Sorting and Collation Explained

Collation is one of most tricky questions I've met in solving different customer's problems. I want to summarize some points and provide a clear explanation.

Collation is the way to place different symbols and/or symbol groups in some unique order allowing you to apply the definite comparative rule 'less than or equal to' between words (words in general, not individual chars) in order to set or predict the position for an old or new word in that ordered set. Basically, the order of sorting words.

Historically, the comparing of binary ASCII values was the original way to set the comparative rule for a symbols. Under DOS, it was enough to compare char values in order to decide where it have been placed in datasheet. Word comparing is performed symbol by symbol after that.

It is used widely in Clipper and in early versions of Fox. And this old practice forced many Windows programmers to save non-linguistic context in Character fields. Later Clipper International releases allowed the ability to use different European languages and set the way to sort symbols linguistically (== alphabetically) rather than based on their ASCII values. So, the comparative rule 'less than or equal to' became grounded on the char's index in the so called _collation_table_.

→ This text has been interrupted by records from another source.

This is an optimization exercise on Yosys and OpenROAD, whose aim is small area, a short achievable clock period and few clock cycles per item, not a production implementation. RTL that was checked went through simulation tests only; none was proved equivalent to the original. Power is estimated from default activity; no workload was simulated.

==> module multiply_n_divide_top, before the edit <==
module multiply_n_divide_top(clk, reset, a_in, b_in, m_d, start, result, ready);
    input [63:0] a_in, b_in;
    input clk, reset, start, m_d;
    output ready;
    output [128:0] result;
    function [6:0] len64;
        input [63:0] x;
        integer i;
        begin
            len64 = 7'd0;
            for (i = 0; i < 64; i = i + 1)
                if (x[i]) len64 = i + 1;
        end
    endfunction
    reg [63:0] H, L, Y;                            
    reg [5:0]  idx;
    reg        mb, g, op_mul, busy, setup;
    assign ready  = ~busy;
    assign result = {1'b0, H, L};
    wire [6:0] la = len64(a_in);
    wire [6:0] lb = len64(b_in);
    wire       sw_i    = lb < la;                  
    wire [6:0] m_i     = sw_i ? lb : la;
    wire [6:0] k_i     = la - lb;
    wire [5:0] kr_i    = k_i[5:0] | 6'd15;
    wire [5:0] la1_i   = la[5:0] - 6'd1;
    wire       bz_i    = (lb == 7'd0);
    wire       use_la  = la1_i <= kr_i;
    reg        sw_r, m0_r, m1_r, alb_r, d0_r;
    reg [5:0]  mi_r, s0_r;
    reg [1:0]  kq_r;
    always @(posedge clk) begin
        sw_r  <= sw_i;
        m0_r  <= (m_i == 7'd0);
        m1_r  <= (m_i == 7'd1);
        mi_r  <= m_i[5:0] - 6'd2;                  
        alb_r <= (la < lb) & ~bz_i;                
        s0_r  <= bz_i ? 6'd63 : (use_la ? la1_i : kr_i);
        kq_r  <= bz_i ? 2'd3 : k_i[5:4];
        d0_r  <= bz_i ? a_in[63] : (use_la ? 1'b1 : a_in[kr_i]);
    end
    wire        ysel = op_mul & sw_r;
    wire [63:0] ydin = ysel ? a_in : b_in;         
    wire [63:0] src  = ysel ? b_in : a_in;         
    reg  [63:0] r0;
    always @* begin
        case (kq_r)
            2'd0: r0 = {16'd0, a_in[63:16]};
            2'd1: r0 = {32'd0, a_in[63:32]};
            2'd2: r0 = {48'd0, a_in[63:48]};
            default: r0 = 64'd0;
        endcase
    end
    wire run_n = op_mul ? ~(m0_r | m1_r) : ~alb_r;
    wire       last   = (idx == 6'd0);
    wire [5:0] idx_nx = setup ? mi_r : idx - 6'd1;
    wire       mb_nx  = (setup & ~op_mul) ? d0_r : src[idx_nx];
    wire [64:0] xa = {L, mb & ~op_mul};
    wire [64:0] xb = {~op_mul, Y & {64{g}}};
    wire [66:0] s1 = {1'b0, xa, 1'b1} + {1'b0, xb, ~op_mul};
    wire [65:0] s  = s1[66:1];
    wire        co = s[65];                        
    wire [63:0] rem = (co | op_mul) ? s[63:0] : xa[63:0];
    wire [62:0] hp1 = H[62:0] + 63'd1;
    wire [62:0] hsh = (co & op_mul) ? hp1 : H[62:0];
    always @(posedge clk) begin
        Y <= op_mul ? ydin : ~b_in;
        if (reset) begin
            busy  <= 1'b0;
            setup <= 1'b0;
        end else if (!busy) begin
            if (start) begin
                busy   <= 1'b1;
                setup  <= 1'b1;
                op_mul <= m_d;
            end
        end else begin
            setup <= 1'b0;
            if (setup ? !run_n : last) busy <= 1'b0;
            idx <= setup & ~op_mul ? s0_r : idx_nx;
            mb  <= mb_nx;
            g   <= mb_nx | ~op_mul;
            if (setup) begin
                H <= (alb_r & ~op_mul) ? a_in : 64'd0;
                L <= op_mul ? (m0_r ? 64'd0 : ydin) : r0;
            end else if (op_mul | !last) begin
                H <= {hsh, op_mul ? s[64] : co};
                L <= rem;
            end else begin
                H <= rem;
                L <= {H[62:0], co};
            end
        end
    end
endmodule
Settings: LEC_CHECK=0, CAP_MARGIN=20, CORE_MARGIN=2, CORE_UTILIZATION=40, SLEW_MARGIN=20; clock period 4.5 ns.
run.sh (not shown) runs the stock make flow with config.mk's settings and CLKGATE_MAP_FILE= SYNTH_SCRIPT=/design/flow/synth_recipe.tcl, a recipe that flattens the netlist after the stock synthesis.
The first run completed, yet does not pass: negative setup slack.
Change:
--- a/flow/design.v
+++ b/flow/design.v
@@ -16,30 +16,27 @@
     reg [5:0]  idx;
     reg        mb, g, op_mul, busy, setup;
     assign ready  = ~busy;
     assign result = {1'b0, H, L};
-    wire [6:0] la = len64(a_in);
-    wire [6:0] lb = len64(b_in);
-    wire       sw_i    = lb < la;                  
-    wire [6:0] m_i     = sw_i ? lb : la;
+    reg  [6:0] la, lb;
+    always @(posedge clk) begin
+        la <= len64(a_in);
+        lb <= len64(b_in);
+    end
+    wire       sw_r    = lb < la;                  
+    wire [6:0] m_i     = sw_r ? lb : la;
+    wire       m0_r    = (m_i == 7'd0);
+    wire       m1_r    = (m_i == 7'd1);
+    wire [5:0] mi_r    = m_i[5:0] - 6'd2;          
     wire [6:0] k_i     = la - lb;
     wire [5:0] kr_i    = k_i[5:0] | 6'd15;
     wire [5:0] la1_i   = la[5:0] - 6'd1;
     wire       bz_i    = (lb == 7'd0);
     wire       use_la  = la1_i <= kr_i;
-    reg        sw_r, m0_r, m1_r, alb_r, d0_r;
-    reg [5:0]  mi_r, s0_r;
-    reg [1:0]  kq_r;
-    always @(posedge clk) begin
-        sw_r  <= sw_i;
-        m0_r  <= (m_i == 7'd0);
-        m1_r  <= (m_i == 7'd1);
-        mi_r  <= m_i[5:0] - 6'd2;                  
-        alb_r <= (la < lb) & ~bz_i;                
-        s0_r  <= bz_i ? 6'd63 : (use_la ? la1_i : kr_i);
-        kq_r  <= bz_i ? 2'd3 : k_i[5:4];
-        d0_r  <= bz_i ? a_in[63] : (use_la ? 1'b1 : a_in[kr_i]);
-    end
+    wire       alb_r   = (la < lb) & ~bz_i;        
+    wire [5:0] s0_r    = bz_i ? 6'd63 : (use_la ? la1_i : kr_i);
+    wire [1:0] kq_r    = bz_i ? 2'd3 : k_i[5:4];
+    wire       d0_r    = bz_i ? a_in[63] : (use_la ? 1'b1 : a_in[kr_i]);
     wire        ysel = op_mul & sw_r;
     wire [63:0] ydin = ysel ? a_in : b_in;         
     wire [63:0] src  = ysel ? b_in : a_in;         
     reg  [63:0] r0;
Result:
- This time the run produced a clean layout
- final area shrinks by 12%
- first-iteration DRC count grows by 18%
- combinational power shrinks by 7.6%
- total power shrinks by 4.6%
- sequential cell count shrinks by 5
- sequential power stays flat
- clock-buffer cell count grows by 13
- area after synthesis grows by 2.1%
- wire length grows by 4.8%
- die area grows by 2.0%
Testbench counts after the change, summed over its fixed seeds: cycles 24,540, items 1,280.
No functional check of the RTL was part of the first run of this note.

[port drivers added, routing unchanged]
The results above use ideal ports. As a check the final layouts listed here were re-extracted and re-timed, cells and wires unchanged. Step 1: set_driving_cell puts a clkbuf_16 on clk and a buf_2 on each other input, an assumption about the parent block. Step 2 also shifts input and output timing later by t, the mid clock arrival at the registers, as if the neighbouring blocks saw the same clock. Slacks: ideal ports / drivers / drivers and shift; pairs: ideal ports / drivers.
| run | t, ns | slack for setup (ns) | clock arrival spread, ns | worst data-port slew with drivers (ns) |
|---|---|---|---|---|
| the first run | 0.629 | -0.053 / -0.018 / -0.647 | 0.020 / 0.020 | 0.11 |
| the second run | 0.633 | 0.146 / 0.146 / 0.109 | 0.024 / 0.023 | 0.09 |
The setup slack of the first run, which loses most, moves by +0.035 ns with the drivers and by -0.594 ns with both steps.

As for now, symbols are compared not by their value, but by their indexes in the _collation_table_. Usually the reality brings more complicated problems. You can see the CollationExample with Spanish words sorted rather than individual letters. The same is true for a number of other languages. An additional problem with collation is that indexing on individual letters is not enough -- entire words must be taken into context in order to be sorted. There are even different approaches to sort symbol groups. Duden and ETEC supported by Apollo are examples of different group sorting rules. It expands additionally the _collation_table_ term.

Another problem is Characters from the upper half of the ASCII table can have different values in DOS and Win32/Win64. So the collation_tables_ is different for DOS and Windows.

All of these listed aspects of collation have generated a new problem: the problem of compatibility between applications. Or it's more correct to say, the problem of sharing indexes between applications. In xBase, the comparative rule is applied not to data directly, but to the key set, determined after an xBase index expression is calculated for records. The key is saved in the index tree. The index tree structure is organized according to the same 'less than or equal to' rule. Because the index tree data structure depends on the comparative rule, it means this rule must be:

  • a) the same for all applications which are using the index simultaneously
  • b) the same for index creation time moment and for a latest moments of seek /delete/append operations in index tree

This is the main point for collation. We need to use same collation in all applications in order to share indexes. By the way, most DBMS' working in client/server mode never have to worry about collation. This collation issue is purely a "file-server" mode specific problem. With Apollo version 6.x and later, you can create your own collation table in order to build 'less than or equal to' rules used by SDE for both DOS and Windows charsets. As mentioned above, you can use ETEC and Duden in order to compare word groups. It leads to a problem of identification of collation rules used in indexes. The main one, what to do if an index was created in a one application (or even apllication version) and then used by another application.

Actually the issue is caused by a lack of DBF specifications, which suggests nothing about collation in indexes. In according to MSDN the official FoxPro table specification sets a byte 'Code page mark' in DBF header, but unfortunately it says nothing about the collation rules used. Additionally, it seems there are another two bytes reserved in order to mark collation but this is my guess and cannot be confirmed. An official specification of the Fox format referred to these bytes as "reserved" and asked Visual FoxPro users to place respective operators into a config file.

Both Clipper and the latest version of Visual FoxPro use their own "suggestions" about collation in indexes. Seems Clipper did nothing at all in order to write external reference for information about used collation. It was assumed the use of the International Edition of Clipper has different libraries for different languages. Apollo uses the same core engine DLLs for all languages, therefore having hundreds of language-oriented DLLs is clearly not the solution.

The Apollo database engine orients collation onto the current locale, which is set by Windows. Apollo users must think about collation synchronization manually, if their application shares indexes on the net or with a DOS application.